> **WHAT YOU NEED TO DO**: Your answer should be the line that contains "localparam logic [1:0] REG_RUN_LEN = 2'd1;" and each line after it, restated word for word through the final line of the entries.

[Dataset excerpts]
++++++++++

Source: an optimization exercise on an open RTL-to-GDS flow (aim: small area). Production flows keep margins and buffers that such runs may drop. Function was checked by simulation only, so behaviour that the tests miss may differ from the original. No activity file was given, so power comes from the tool's default toggle rates.

==> flow/design.v <==
package sobol_gen_pkg;
  localparam int MAX_DIMS      = 8;
  localparam int FRACTION_BITS = 32;
  localparam int DIMS_W        = 4;
  localparam int CFG_ADDR_W    = 4;
  localparam int CFG_DATA_W    = 32;
  localparam logic [1:0] REG_DIMS    = 2'd0;
  localparam logic [1:0] REG_RUN_LEN = 2'd1;
  localparam logic [1:0] REG_SEEK    = 2'd2;
endpackage
module sobol_gen_cfg (
  input  logic        clk,
  input  logic        rst_n,
  input  logic        wr_en,
  input  logic [1:0]  reg_sel,
  input  logic [31:0] pwdata,
  input  logic [31:0] next_index,
  output logic [31:0] prdata,
  output logic [3:0]  dims,
  output logic [31:0] run_len
);
  always_ff @(posedge clk) begin
    if (!rst_n) begin
      dims    <= 4'd8;
      run_len <= '1;
    end else if (wr_en) begin
      if (reg_sel == sobol_gen_pkg::REG_DIMS)    dims    <= pwdata[3:0];
      if (reg_sel == sobol_gen_pkg::REG_RUN_LEN) run_len <= pwdata;
    end
  end
  always_comb begin
    case (reg_sel)
      sobol_gen_pkg::REG_DIMS:    prdata = {28'b0, dims};
      sobol_gen_pkg::REG_RUN_LEN: prdata = run_len;
      sobol_gen_pkg::REG_SEEK:    prdata = next_index;
      default:                    prdata = '0;
    endcase
  end
endmodule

++++++++++

> **FINISHED EXERCISE**:
  localparam logic [1:0] REG_RUN_LEN = 2'd1;
  localparam logic [1:0] REG_SEEK    = 2'd2;
endpackage
module sobol_gen_cfg (
  input  logic        clk,
  input  logic        rst_n,
  input  logic        wr_en,
  input  logic [1:0]  reg_sel,
  input  logic [31:0] pwdata,
  input  logic [31:0] next_index,
  output logic [31:0] prdata,
  output logic [3:0]  dims,
  output logic [31:0] run_len
);
  always_ff @(posedge clk) begin
    if (!rst_n) begin
      dims    <= 4'd8;
      run_len <= '1;
    end else if (wr_en) begin
      if (reg_sel == sobol_gen_pkg::REG_DIMS)    dims    <= pwdata[3:0];
      if (reg_sel == sobol_gen_pkg::REG_RUN_LEN) run_len <= pwdata;
    end
  end
  always_comb begin
    case (reg_sel)
      sobol_gen_pkg::REG_DIMS:    prdata = {28'b0, dims};
      sobol_gen_pkg::REG_RUN_LEN: prdata = run_len;
      sobol_gen_pkg::REG_SEEK:    prdata = next_index;
      default:                    prdata = '0;
    endcase
  end
endmodule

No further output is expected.